Activity » Every line of the data that contains the string "layer" must be copied.

Input material »
<file path="src/rtl/attn_ctl_pkg.sv">
package attn_ctl_pkg;
  typedef enum logic {
    SRC_PAR = 1'b0,
    SRC_SER = 1'b1
  } src_sel_e;

  typedef enum logic [1:0] {
    PRE_MIN  = 2'd0,
    PRE_QTR  = 2'd1,
    PRE_HALF = 2'd2,
    PRE_MAX  = 2'd3
  } preset_e;
endpackage

</file>
<file path="src/rtl/attn_edge_det.sv">
module attn_edge_det #(
  parameter int N = 2
) (
  input  logic         clk,
  input  logic [N-1:0] sig,
  output logic [N-1:0] rise
);
  logic [N-1:0] sig_d;

  for (genvar i = 0; i < N; i++) begin : g_bit
    always_ff @(posedge clk) sig_d[i] <= sig[i];
    assign rise[i] = sig[i] & ~sig_d[i];
  end
endmodule

</file>
<file path="src/rtl/attn_shift_reg.sv">
module attn_shift_reg #(
  parameter int WIDTH = 6
) (
  input  logic             clk,
  input  logic             rst_n,
  input  logic             shift_en,
  input  logic             din,
  output logic [WIDTH-1:0] q,
  output logic             dout
);
  always_ff @(posedge clk) begin
    if (!rst_n)        q <= '0;
    else if (shift_en) q <= {q[WIDTH-2:0], din};
  end

  assign dout = q[WIDTH-1];
endmodule

</file>
<file path="src/rtl/attn_gap_mon.sv">
module attn_gap_mon #(
  parameter int MIN_GAP = 158
) (
  input  logic clk,
  input  logic rst_n,
  input  logic strobe,
  output logic too_soon
);
  localparam int CNT_W = $clog2(MIN_GAP + 1);
  localparam logic [CNT_W-1:0] LIMIT = CNT_W'(MIN_GAP);

  logic [CNT_W-1:0] gap_cnt;
  logic             armed;

  always_ff @(posedge clk) begin
    if (!rst_n) begin
      gap_cnt  <= '0;
      armed    <= 1'b0;
      too_soon <= 1'b0;
    end else begin
      too_soon <= strobe && armed && (gap_cnt < LIMIT);
      if (strobe) begin
        gap_cnt <= CNT_W'(1);
        armed   <= 1'b1;
      end else if (gap_cnt < LIMIT) begin
        gap_cnt <= gap_cnt + 1'b1;
      end
    end
  end
endmodule

</file>
<file path="src/rtl/attn_ctl_top.sv">
module attn_ctl_top #(
  parameter int WORD_W     = 6,
  parameter int MIN_LE_GAP = 158
) (
  input  logic              clk,
  input  logic              rst_n,
  input  logic              mode_ser,
  input  logic              sclk,
  input  logic              sdi,
  input  logic              le,
  input  logic [WORD_W-1:0] par_word,
  input  logic [1:0]        pup_sel,
  output logic [WORD_W-1:0] att_code,
  output logic              sdo,
  output logic              le_gap_err
);
  import attn_ctl_pkg::*;

  localparam int EDGE_N = 2;
  localparam int IDX_SCLK = 0;
  localparam int IDX_LE = 1;

  function automatic logic [WORD_W-1:0] preset_code(input logic [1:0] sel);
    logic [WORD_W-1:0] v;
    v = '0;
    case (preset_e'(sel))
      PRE_MIN:  v = '0;
      PRE_QTR:  v[WORD_W-2] = 1'b1;
      PRE_HALF: v[WORD_W-1] = 1'b1;
      default:  v = '1;
    endcase
    return v;
  endfunction

  logic [EDGE_N-1:0] rise;
  logic              sclk_rise, le_rise;
  logic [WORD_W-1:0] shq;
  logic [WORD_W-1:0] att_q;

  attn_edge_det #(.N(EDGE_N)) u_edge (
    .clk  (clk),
    .sig  ({le, sclk}),
    .rise (rise)
  );

  assign sclk_rise = rise[IDX_SCLK];
  assign le_rise   = rise[IDX_LE];

  attn_shift_reg #(.WIDTH(WORD_W)) u_shift (
    .clk      (clk),
    .rst_n    (rst_n),
    .shift_en (sclk_rise && !le),
    .din      (sdi),
    .q        (shq),
    .dout     (sdo)
  );

  attn_gap_mon #(.MIN_GAP(MIN_LE_GAP)) u_gap (
    .clk      (clk),
    .rst_n    (rst_n),
    .strobe   (le_rise),
    .too_soon (le_gap_err)
  );

  always_ff @(posedge clk) begin
    if (!rst_n)       att_q <= preset_code(pup_sel);
    else if (le_rise) att_q <= (src_sel_e'(mode_ser) == SRC_SER) ? shq : par_word;
  end

  assign att_code = att_q;
endmodule

</file>
<file path="config.mk">
export PLATFORM = sky130hd
export DESIGN_NAME = attn_ctl_top
export DESIGN_NICKNAME = d
export VERILOG_FILES = /design/src/rtl/attn_ctl_pkg.sv /design/src/rtl/attn_edge_det.sv /design/src/rtl/attn_shift_reg.sv /design/src/rtl/attn_gap_mon.sv /design/src/rtl/attn_ctl_top.sv
export SDC_FILE = /design/constraint.sdc
export NUM_CORES = 1
export LEC_CHECK = 0
export ABC_AREA = 1
export BUFFER_PORTS_ARGS = -buffer_cell sky130_fd_sc_hd__buf_2
export CORE_MARGIN = 2
export CORE_UTILIZATION = 55
export CTS_BUF_LIST = sky130_fd_sc_hd__clkbuf_2
export CTS_CLUSTER_SIZE = 12
export DETAILED_ROUTE_END_ITERATION = 10
export PLACE_DENSITY_LB_ADDON = 0.25
export SETUP_SLACK_MARGIN = 0.05
export SYNTH_ARGS = -nofsm -noshare
export SYNTH_HDL_FRONTEND = slang
export SYNTH_SLANG_ARGS = --single-unit
</file>
<file path="constraint.sdc">
create_clock -name clk -period 2.49 [get_ports clk]
set_input_delay 0.747 -clock clk [delete_from_list [all_inputs] [get_ports clk]]
set_output_delay 0.747 -clock clk [all_outputs]
set_load 0.1 [all_outputs]
</file>
==> run metrics <==
Max Fclk about 530 MHz; CTS H-tree lvls 1; global placer's final weighted congestion slightly above 0.8; total standard cell area after synthesis around 0.0010 mm²; fraction of the yosys area taken by sequential cells between 50% and 60%; antenna fix cells 0; routed wirelength normalized by instance count 9.942 µm; clock tree from TritonCTS done; unrepaired setup endpoints after global routing no; number of global-route vias before repair between 600 and 700; core area 0.001745 mm²; Seq cells post-synth 24; category of the worst setup path capture point output pin; first-pass GRT wire length between 2 and 3 mm; Sink Count 24; DRT Wirelength between 1.5 and 2 mm; worst slew pin tran a little under 500 ps; Top-Level Pins 22; required time of the critical path 1740 ps; overall overflow remaining after global route 0; floorplan die width about 47 µm; Worst IR Drop VDD around 0.38 mV; post-route DRC violation count 0; final worst clock skew about 1.8 ps; fillers 152; outcome completed; final core occ approximately 67%; Final setup viols 0; Final nets 163; Post-CTS Setup Repair Bufs 0; total of hold buffers inserted after clock tree synthesis 0; register area roughly 540 µm²; post-synthesis cell count between 100 and 150; number of nets produced by synthesis roughly 140; fin crit period 1873 ps; clock transition at the registers of the reported paths ~210 ps; number of CTS-inserted buffers 3; number of vias after detailed routing 860; critical path launch point type flop; Setup CP Type reg -> out; max-cap check violation count 0; CP delay by family, top buffers and inverters; number of antenna violations at the first check in global routing 0; multi-input logic area 426.7 µm²; summed negative setup slack over all endpoints 0 ps; Worst EP arrival 1130 ps; Final period util around three quarters; stage delay of the slowest cell on the critical path around 420 ps; highest-delay cell along the critical path buf_2; Starting Density between 50% and 60%; highest net fanout along the worst path 2; Rel. slew slack between 60 and 70%; power per cell area between 600 and 700 mW/mm²; most common cell after layout, fill and taps aside nand2_1; Resized cells post-CTS 0; area growth from synthesis to layout 13.12%; ratio of routed vias to standard cells around 5; cell-by-cell listing of the critical path buf_2; Die Ht roughly 47 µm; reported leakage power 0.5148 nW; maximum number of buffers from clock root to sink 2; die outline area between 0.002 and 0.0025 mm²; Buffers & Inverters on Critical Path 1; Cell variety after synth 20; detailed router's first-iteration violation count 18; layout cell share with drive strength beyond 1 19.73%; clock root buffer clkbuf_2; clock network latency to the later pin of the worst-skew pair around 330 ps; number of input and output port buffers inserted 21; Warnings, synthesis 0; number of pins exceeding their max-slew limit in the final report 0; first-pass iteration count of the detailed router 4; pin count of the biggest net entering global routing 14; final hold violations 0; Total GRT Usage around 17%; most used cells in the layout excluding fill and tap cells 22 x nand2_1, 21 x buf_2, 18 x a21oi_1, 18 x dfxtp_1, 13 x inv_1; ANT nets after route 0; cell row count 15; path class of the lowest-slack min-delay path reg -> reg; mean instance size in the synthesized netlist 8.252 µm²; post-DP HPWL 1.323 mm
## power by group
group	internal [mW]	switching [mW]
Sequential	0.423	0.00894
Combinational	0.0286	0.111
Clock	0.0349	0.111
Total	0.486	0.231
## layer usage
layer  wire length (µm)  share of wire, %  vias to the layer above  global-route usage, %
met5                  0                 0                        -                      0
met4                 23               1.3                        0                  8.333
li1                   -                 -                      461                      -
met1                780                46                      379                  22.49
met2                841                49                       16                  26.76
met3                 65               3.8                        4                  3.396
## cells in the mapped netlist
cell type  number  share of area, %
nand2_4         1               1.1
dfxtp_1        18                35
nor2_1         10               3.6
clkinv_2        1              0.48
nand3_1        11               5.3
edfxtp_1        6                17
ha_1            1               1.2
nand2_2         2               1.2
o21ai_1         1              0.48
xor2_1          1              0.84
nand2_1        22               7.9
o21ai_4         1               1.6
o21ai_0        11               5.3
buf_2           3               1.4
inv_1          13               4.7
xnor2_1         2               1.7
o211ai_1        1              0.72
a21oi_1        18               8.7
nand3b_1        2               1.4
clkbuf_1        1              0.36
## path summary, 6_finish.rpt
kind	startpoint	end	slack (ps)	cells past startpoint
max	u_shift.q[5]	sdo	620	1
min	u_shift.q[5]	u_shift.q[5]	480	2
max reg2reg	u_edge.sig_d[1]	att_code[2]	1240	3
min reg2reg	u_shift.q[5]	u_shift.q[5]	480	2
## through the flow
step / worst slack [ps] / area [µm²] / cells / total power [mW] / hold slack, ps
2_1_floorplan: 818.6 / 1040 / 126 / 0.5522 / 438.6
3_3_place_gp: 625.1 / 1157 / 168 / 0.5780 / 456.3
3_5_place_dp: 591.4 / 1157 / 168 / 0.5804 / 459.3
4_1_cts: 601.5 / 1176 / 172 / 0.7234 / 484.6
5_1_grt: 553.4 / 1176 / 172 / 0.7495 / 473.4
6_report: 617.5 / 1176 / 172 / 0.7172 / 484.3
## flip-flops by register name, summed over array words and instances (netlist names)
| register | cells |
|---|---|
| u_gap.gap_cnt | 8 |
| att_code | 6 |
| u_gap.too_soon | 1 |
| u_shift.q | 6 |
| u_edge.sig_d | 2 |
| u_gap.armed | 1 |
## kinds of logic (layout without fill, tap and decap cells)
group | count (synthesis) | in the layout | share of synthesized area, %
AOI/OAI and AO/OA | 32 | 32 | 16.73
xor gates and xnor gates | 3 | 3 | 2.528
adders and majority gates | 1 | 1 | 1.203
buffers and inverters | 18 | 39 | 6.979
DFF | 24 | 24 | 51.99
and+or+nand+nor | 48 | 48 | 20.58
## final cells by class
cell class | count | share of cell area, %
Sequential cell | 24 | 45.96
Multi-Input combinational cell | 84 | 36.28
Timing Repair Buffer | 21 | 8.936
Inverter | 14 | 4.574
Tap cell | 25 | 2.660
Clock buffer | 3 | 1.277
Clock inverter | 1 | 0.3191
Power figures use the tool's default switching activity.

Problem solution »
## layer usage
layer  wire length (µm)  share of wire, %  vias to the layer above  global-route usage, %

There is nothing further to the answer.